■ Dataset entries
+++++

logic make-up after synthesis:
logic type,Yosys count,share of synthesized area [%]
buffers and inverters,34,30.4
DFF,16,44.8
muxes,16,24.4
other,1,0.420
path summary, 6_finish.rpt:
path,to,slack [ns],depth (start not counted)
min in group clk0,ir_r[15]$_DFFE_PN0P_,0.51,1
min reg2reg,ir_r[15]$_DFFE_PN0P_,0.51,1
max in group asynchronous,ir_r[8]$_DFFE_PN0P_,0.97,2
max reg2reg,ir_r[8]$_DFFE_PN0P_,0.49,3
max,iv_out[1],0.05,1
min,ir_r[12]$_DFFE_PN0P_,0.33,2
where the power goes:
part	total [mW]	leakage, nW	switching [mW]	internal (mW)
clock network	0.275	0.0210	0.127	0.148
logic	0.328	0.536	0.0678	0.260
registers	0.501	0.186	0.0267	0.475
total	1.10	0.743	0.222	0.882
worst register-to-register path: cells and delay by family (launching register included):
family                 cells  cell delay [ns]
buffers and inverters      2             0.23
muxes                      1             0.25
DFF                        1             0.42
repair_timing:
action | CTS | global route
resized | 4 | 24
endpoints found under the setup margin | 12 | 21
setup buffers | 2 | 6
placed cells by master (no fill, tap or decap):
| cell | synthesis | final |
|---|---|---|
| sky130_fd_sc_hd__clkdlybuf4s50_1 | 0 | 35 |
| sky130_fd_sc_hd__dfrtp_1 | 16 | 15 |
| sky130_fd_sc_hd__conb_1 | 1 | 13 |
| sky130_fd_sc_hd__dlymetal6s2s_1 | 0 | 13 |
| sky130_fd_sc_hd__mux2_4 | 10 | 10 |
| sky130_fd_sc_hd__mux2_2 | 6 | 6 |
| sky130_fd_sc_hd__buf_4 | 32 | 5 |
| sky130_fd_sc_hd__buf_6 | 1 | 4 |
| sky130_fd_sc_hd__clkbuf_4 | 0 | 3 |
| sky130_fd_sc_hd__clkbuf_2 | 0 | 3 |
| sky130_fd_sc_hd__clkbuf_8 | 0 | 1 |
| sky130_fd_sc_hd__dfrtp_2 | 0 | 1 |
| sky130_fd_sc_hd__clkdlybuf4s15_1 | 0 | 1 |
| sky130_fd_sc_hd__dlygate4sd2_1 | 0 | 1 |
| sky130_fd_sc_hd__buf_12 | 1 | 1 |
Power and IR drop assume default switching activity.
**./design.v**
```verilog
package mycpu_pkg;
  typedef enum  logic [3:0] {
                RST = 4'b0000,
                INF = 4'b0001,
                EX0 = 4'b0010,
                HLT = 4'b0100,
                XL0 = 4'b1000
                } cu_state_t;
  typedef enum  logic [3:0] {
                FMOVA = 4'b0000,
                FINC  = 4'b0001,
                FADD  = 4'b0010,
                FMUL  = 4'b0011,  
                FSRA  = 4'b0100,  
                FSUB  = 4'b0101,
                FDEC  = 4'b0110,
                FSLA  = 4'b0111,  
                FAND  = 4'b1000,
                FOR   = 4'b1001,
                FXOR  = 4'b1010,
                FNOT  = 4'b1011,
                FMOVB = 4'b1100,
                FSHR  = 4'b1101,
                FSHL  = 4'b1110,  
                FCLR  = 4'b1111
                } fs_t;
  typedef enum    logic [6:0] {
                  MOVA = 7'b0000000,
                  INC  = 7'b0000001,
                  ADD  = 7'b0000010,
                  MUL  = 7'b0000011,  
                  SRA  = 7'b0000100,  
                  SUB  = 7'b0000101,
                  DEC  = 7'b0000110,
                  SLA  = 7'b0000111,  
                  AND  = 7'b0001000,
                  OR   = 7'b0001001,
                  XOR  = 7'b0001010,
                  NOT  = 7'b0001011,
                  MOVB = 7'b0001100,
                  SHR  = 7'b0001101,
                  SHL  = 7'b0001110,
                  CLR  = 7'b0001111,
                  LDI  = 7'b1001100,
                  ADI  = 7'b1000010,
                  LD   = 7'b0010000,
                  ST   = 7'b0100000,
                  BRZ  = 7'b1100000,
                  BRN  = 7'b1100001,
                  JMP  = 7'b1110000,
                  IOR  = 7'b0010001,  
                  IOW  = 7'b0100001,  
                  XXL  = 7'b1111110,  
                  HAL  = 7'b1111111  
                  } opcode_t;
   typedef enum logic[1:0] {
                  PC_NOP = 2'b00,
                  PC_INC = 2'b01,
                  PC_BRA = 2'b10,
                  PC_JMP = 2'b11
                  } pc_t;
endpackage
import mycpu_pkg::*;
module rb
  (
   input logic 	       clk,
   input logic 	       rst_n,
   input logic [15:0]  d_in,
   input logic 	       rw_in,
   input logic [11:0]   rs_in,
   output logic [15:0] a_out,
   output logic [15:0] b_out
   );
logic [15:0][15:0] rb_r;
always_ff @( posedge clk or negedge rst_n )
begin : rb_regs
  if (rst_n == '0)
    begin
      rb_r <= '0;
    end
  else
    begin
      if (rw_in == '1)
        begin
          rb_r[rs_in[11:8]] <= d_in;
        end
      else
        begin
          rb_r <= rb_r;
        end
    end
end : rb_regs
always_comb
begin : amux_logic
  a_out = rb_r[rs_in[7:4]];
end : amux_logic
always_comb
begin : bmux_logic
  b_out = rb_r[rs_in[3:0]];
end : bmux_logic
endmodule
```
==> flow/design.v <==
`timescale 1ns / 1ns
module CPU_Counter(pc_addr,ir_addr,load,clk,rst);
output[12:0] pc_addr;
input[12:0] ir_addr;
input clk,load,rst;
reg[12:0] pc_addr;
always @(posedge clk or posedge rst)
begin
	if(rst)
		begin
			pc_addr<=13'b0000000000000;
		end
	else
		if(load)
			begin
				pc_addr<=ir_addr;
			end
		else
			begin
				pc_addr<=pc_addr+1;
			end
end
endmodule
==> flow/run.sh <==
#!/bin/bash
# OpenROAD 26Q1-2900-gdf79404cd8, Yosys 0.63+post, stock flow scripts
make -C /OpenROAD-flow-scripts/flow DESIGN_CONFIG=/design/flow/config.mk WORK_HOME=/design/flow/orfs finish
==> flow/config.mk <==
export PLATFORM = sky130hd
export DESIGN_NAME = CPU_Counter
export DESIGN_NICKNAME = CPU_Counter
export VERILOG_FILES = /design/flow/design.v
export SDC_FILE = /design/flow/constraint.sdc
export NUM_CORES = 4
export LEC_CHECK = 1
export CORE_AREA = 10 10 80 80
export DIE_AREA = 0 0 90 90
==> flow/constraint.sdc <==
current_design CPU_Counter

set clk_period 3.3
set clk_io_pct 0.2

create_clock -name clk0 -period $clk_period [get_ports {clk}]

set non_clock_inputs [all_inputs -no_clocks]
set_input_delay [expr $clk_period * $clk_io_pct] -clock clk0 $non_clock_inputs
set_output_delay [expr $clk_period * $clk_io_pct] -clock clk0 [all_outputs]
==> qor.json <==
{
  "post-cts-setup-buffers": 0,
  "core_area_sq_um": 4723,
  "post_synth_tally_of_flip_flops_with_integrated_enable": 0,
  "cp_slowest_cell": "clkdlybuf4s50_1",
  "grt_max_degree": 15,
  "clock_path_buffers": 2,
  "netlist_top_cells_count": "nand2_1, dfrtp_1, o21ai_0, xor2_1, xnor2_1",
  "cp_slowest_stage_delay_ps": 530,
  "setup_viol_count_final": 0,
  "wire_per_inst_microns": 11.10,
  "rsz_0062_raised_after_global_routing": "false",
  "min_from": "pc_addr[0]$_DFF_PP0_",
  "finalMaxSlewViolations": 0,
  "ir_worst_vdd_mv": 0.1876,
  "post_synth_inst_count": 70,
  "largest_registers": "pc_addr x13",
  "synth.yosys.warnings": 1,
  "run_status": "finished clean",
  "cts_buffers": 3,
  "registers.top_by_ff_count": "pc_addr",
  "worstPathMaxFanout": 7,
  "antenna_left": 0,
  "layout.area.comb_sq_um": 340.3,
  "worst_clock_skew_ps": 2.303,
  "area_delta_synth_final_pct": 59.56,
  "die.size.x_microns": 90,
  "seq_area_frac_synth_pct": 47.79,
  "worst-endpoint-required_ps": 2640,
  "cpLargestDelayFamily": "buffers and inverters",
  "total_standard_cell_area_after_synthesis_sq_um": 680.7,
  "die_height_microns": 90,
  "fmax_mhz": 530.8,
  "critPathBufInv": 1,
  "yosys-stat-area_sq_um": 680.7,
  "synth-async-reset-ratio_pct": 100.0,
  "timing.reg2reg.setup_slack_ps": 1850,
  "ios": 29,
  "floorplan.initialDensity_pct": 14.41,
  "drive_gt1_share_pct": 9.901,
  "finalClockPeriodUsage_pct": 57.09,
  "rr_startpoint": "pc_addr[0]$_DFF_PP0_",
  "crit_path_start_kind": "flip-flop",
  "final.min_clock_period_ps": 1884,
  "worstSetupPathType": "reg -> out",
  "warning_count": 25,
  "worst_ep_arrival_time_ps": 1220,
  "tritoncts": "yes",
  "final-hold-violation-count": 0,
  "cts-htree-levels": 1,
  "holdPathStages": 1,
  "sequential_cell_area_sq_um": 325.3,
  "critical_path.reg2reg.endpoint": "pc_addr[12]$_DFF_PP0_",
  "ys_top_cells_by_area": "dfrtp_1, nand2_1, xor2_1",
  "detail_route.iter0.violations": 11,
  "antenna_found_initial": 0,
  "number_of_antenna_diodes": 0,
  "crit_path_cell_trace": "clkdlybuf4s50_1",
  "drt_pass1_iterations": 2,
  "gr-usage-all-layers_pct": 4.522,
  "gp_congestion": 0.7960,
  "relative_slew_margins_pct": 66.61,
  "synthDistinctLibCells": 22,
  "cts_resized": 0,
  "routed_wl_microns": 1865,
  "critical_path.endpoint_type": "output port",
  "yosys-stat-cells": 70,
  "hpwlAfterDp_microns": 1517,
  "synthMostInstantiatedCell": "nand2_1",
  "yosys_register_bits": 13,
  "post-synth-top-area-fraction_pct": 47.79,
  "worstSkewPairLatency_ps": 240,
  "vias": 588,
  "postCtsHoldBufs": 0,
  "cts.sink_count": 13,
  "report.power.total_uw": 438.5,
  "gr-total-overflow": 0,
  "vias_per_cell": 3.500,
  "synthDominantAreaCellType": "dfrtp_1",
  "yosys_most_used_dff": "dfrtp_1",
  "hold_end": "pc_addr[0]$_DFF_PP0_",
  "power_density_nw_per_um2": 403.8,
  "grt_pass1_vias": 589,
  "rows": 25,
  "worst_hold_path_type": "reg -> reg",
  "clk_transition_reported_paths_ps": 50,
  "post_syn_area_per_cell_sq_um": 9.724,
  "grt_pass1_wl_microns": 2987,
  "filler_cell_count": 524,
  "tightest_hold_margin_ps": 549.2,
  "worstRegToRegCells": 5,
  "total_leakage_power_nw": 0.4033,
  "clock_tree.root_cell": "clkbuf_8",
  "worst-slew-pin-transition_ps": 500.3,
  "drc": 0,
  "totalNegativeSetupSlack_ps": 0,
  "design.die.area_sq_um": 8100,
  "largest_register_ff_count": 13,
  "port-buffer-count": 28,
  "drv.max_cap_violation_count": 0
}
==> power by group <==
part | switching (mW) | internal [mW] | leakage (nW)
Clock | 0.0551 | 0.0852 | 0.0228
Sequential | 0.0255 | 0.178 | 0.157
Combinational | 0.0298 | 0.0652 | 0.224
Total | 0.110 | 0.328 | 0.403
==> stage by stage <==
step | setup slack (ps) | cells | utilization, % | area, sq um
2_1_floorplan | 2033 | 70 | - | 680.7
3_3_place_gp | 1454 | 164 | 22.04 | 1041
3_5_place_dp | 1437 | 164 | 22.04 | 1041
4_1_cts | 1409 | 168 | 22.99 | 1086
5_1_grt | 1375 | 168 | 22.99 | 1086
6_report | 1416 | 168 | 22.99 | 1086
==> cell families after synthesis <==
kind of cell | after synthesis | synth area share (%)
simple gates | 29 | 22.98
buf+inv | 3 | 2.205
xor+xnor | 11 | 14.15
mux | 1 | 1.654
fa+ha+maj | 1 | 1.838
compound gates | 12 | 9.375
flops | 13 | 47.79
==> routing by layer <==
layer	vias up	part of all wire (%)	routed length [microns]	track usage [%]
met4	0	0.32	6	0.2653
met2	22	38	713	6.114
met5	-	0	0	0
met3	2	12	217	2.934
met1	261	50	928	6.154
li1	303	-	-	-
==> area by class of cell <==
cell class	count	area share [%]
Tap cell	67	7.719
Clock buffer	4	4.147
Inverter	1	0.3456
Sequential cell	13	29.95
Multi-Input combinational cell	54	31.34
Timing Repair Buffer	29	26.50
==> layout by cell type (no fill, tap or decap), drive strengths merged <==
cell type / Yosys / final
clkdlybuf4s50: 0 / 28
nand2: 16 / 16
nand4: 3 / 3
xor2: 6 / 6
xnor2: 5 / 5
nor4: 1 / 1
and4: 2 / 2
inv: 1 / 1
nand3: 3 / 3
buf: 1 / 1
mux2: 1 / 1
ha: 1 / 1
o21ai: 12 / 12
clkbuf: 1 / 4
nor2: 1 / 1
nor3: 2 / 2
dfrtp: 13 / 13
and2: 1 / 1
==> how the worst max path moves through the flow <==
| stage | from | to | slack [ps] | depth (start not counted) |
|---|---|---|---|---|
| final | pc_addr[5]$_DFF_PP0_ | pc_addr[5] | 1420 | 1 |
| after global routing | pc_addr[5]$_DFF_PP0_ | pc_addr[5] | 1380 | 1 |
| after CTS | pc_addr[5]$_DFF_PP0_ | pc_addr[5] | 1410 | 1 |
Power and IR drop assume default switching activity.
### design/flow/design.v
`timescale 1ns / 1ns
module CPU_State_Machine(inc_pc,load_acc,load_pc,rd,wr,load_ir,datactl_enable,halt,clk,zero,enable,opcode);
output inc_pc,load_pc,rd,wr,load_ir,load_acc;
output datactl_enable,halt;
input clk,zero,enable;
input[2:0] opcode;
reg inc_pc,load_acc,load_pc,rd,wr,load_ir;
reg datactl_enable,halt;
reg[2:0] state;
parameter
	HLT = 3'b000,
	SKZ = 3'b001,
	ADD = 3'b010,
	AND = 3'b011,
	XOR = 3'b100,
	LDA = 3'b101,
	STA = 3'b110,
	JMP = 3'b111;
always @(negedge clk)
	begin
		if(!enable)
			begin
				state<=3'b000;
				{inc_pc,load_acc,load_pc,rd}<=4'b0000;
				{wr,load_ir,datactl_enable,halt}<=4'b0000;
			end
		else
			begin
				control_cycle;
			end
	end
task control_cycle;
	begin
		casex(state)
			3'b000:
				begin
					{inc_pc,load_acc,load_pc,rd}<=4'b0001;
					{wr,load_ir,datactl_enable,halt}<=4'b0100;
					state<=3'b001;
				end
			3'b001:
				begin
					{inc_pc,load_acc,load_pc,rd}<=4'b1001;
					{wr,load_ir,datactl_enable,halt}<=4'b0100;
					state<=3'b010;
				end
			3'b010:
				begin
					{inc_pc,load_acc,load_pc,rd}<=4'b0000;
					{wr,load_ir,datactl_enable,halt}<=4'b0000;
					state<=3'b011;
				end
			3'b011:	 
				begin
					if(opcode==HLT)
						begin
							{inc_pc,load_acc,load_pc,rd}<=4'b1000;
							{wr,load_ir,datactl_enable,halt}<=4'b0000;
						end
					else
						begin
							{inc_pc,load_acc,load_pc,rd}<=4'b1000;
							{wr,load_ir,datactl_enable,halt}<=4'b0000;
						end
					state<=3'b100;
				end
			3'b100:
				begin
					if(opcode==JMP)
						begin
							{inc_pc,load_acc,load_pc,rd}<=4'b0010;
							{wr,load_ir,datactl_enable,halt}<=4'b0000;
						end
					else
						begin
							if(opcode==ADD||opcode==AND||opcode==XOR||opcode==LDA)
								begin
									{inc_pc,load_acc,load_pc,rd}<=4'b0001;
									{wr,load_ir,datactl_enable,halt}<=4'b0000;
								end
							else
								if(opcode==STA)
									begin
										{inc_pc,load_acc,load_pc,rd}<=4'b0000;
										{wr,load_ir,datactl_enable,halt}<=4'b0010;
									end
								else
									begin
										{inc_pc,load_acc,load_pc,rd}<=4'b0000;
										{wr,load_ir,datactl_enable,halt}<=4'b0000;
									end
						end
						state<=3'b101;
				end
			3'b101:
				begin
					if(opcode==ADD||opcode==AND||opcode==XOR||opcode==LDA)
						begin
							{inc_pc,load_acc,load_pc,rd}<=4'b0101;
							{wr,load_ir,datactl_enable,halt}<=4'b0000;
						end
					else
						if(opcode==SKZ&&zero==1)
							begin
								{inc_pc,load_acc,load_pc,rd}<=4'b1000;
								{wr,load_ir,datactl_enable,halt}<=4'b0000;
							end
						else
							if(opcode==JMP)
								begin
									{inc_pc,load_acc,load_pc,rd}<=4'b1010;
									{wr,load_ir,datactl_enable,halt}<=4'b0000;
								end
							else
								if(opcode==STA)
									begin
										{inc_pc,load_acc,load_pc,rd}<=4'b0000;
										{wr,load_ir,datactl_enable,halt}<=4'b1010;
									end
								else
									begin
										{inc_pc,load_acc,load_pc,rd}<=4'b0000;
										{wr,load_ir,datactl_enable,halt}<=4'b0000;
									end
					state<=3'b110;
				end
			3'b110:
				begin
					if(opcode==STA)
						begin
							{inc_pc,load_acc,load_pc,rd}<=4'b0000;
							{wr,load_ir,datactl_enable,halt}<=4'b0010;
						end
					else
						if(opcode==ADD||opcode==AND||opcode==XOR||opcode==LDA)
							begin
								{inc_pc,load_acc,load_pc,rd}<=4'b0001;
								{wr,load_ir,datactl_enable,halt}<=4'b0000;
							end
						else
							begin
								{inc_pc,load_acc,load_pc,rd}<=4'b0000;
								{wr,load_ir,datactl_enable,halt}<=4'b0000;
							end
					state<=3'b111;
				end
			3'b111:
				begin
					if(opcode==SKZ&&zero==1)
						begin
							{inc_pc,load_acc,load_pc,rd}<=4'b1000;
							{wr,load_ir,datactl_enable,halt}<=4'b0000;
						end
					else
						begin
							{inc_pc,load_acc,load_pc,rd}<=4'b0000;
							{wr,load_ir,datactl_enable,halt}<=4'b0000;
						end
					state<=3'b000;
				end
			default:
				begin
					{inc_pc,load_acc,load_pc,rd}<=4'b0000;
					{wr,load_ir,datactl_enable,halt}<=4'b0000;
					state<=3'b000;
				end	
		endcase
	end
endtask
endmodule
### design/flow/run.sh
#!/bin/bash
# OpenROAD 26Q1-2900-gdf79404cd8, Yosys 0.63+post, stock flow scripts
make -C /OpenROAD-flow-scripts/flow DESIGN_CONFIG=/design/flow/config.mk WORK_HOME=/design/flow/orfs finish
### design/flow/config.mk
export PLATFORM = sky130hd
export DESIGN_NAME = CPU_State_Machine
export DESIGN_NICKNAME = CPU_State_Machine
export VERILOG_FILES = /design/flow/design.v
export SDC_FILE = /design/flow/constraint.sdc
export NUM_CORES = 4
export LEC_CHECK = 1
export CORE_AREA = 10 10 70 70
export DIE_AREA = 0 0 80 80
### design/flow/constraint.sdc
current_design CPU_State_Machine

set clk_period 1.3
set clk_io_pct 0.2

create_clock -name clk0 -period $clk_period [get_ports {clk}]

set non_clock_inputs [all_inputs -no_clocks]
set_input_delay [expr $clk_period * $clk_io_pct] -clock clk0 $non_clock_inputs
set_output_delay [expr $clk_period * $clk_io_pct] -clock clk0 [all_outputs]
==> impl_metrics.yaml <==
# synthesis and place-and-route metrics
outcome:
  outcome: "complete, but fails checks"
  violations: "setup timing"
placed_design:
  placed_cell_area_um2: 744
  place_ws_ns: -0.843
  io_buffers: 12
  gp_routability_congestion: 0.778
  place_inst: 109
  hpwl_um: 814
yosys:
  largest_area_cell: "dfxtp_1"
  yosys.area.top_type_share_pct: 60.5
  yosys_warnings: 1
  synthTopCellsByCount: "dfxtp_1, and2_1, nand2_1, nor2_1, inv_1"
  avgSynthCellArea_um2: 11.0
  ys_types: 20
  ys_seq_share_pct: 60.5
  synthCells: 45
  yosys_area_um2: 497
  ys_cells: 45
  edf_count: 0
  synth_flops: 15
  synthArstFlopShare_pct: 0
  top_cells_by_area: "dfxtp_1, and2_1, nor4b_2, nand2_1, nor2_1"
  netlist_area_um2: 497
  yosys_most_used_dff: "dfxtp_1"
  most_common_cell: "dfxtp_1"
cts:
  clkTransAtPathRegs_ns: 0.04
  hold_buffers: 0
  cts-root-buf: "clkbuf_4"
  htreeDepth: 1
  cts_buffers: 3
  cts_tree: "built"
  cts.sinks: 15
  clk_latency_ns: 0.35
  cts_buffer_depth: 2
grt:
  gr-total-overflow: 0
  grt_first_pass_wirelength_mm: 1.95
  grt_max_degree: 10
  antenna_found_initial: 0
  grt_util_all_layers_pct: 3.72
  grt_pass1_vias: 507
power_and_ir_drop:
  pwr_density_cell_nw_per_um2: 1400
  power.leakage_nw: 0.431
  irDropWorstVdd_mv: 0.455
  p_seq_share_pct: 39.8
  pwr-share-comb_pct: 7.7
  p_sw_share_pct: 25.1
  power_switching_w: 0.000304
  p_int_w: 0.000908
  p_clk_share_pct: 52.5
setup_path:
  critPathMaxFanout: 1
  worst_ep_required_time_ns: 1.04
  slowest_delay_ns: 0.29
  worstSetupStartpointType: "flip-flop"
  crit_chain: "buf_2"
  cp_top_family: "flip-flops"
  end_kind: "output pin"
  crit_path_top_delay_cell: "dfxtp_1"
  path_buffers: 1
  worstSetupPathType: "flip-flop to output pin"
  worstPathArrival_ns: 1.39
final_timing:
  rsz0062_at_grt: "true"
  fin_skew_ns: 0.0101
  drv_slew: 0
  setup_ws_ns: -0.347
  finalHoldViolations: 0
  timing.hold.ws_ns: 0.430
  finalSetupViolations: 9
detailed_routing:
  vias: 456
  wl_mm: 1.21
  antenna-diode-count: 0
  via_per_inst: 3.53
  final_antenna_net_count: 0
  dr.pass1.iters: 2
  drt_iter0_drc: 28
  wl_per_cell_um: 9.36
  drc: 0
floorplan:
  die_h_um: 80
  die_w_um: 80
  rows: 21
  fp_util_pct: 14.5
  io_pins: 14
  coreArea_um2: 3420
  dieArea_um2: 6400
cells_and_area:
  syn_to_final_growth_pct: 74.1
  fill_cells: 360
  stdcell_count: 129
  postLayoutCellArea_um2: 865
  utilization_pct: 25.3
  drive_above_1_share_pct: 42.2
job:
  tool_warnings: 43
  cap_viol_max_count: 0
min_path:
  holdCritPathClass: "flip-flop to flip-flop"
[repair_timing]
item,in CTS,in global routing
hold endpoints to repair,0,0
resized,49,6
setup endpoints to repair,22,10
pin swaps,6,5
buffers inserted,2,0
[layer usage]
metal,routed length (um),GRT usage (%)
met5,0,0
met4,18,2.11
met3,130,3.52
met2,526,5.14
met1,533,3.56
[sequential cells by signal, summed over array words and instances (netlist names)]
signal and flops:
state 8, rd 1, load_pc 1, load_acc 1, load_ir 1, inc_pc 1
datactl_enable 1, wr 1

+++++

■ Work task
Please reproduce the lines from the line with "path,to,slack [ns],depth (start not counted)" to the line with "sky130_fd_sc_hd__dfrtp_2 | 0 | 1 |", both ends included, exactly as they appear above.

■ Your response
path,to,slack [ns],depth (start not counted)
min in group clk0,ir_r[15]$_DFFE_PN0P_,0.51,1
min reg2reg,ir_r[15]$_DFFE_PN0P_,0.51,1
max in group asynchronous,ir_r[8]$_DFFE_PN0P_,0.97,2
max reg2reg,ir_r[8]$_DFFE_PN0P_,0.49,3
max,iv_out[1],0.05,1
min,ir_r[12]$_DFFE_PN0P_,0.33,2
where the power goes:
part	total [mW]	leakage, nW	switching [mW]	internal (mW)
clock network	0.275	0.0210	0.127	0.148
logic	0.328	0.536	0.0678	0.260
registers	0.501	0.186	0.0267	0.475
total	1.10	0.743	0.222	0.882
worst register-to-register path: cells and delay by family (launching register included):
family                 cells  cell delay [ns]
buffers and inverters      2             0.23
muxes                      1             0.25
DFF                        1             0.42
repair_timing:
action | CTS | global route
resized | 4 | 24
endpoints found under the setup margin | 12 | 21
setup buffers | 2 | 6
placed cells by master (no fill, tap or decap):
| cell | synthesis | final |
|---|---|---|
| sky130_fd_sc_hd__clkdlybuf4s50_1 | 0 | 35 |
| sky130_fd_sc_hd__dfrtp_1 | 16 | 15 |
| sky130_fd_sc_hd__conb_1 | 1 | 13 |
| sky130_fd_sc_hd__dlymetal6s2s_1 | 0 | 13 |
| sky130_fd_sc_hd__mux2_4 | 10 | 10 |
| sky130_fd_sc_hd__mux2_2 | 6 | 6 |
| sky130_fd_sc_hd__buf_4 | 32 | 5 |
| sky130_fd_sc_hd__buf_6 | 1 | 4 |
| sky130_fd_sc_hd__clkbuf_4 | 0 | 3 |
| sky130_fd_sc_hd__clkbuf_2 | 0 | 3 |
| sky130_fd_sc_hd__clkbuf_8 | 0 | 1 |
| sky130_fd_sc_hd__dfrtp_2 | 0 | 1 |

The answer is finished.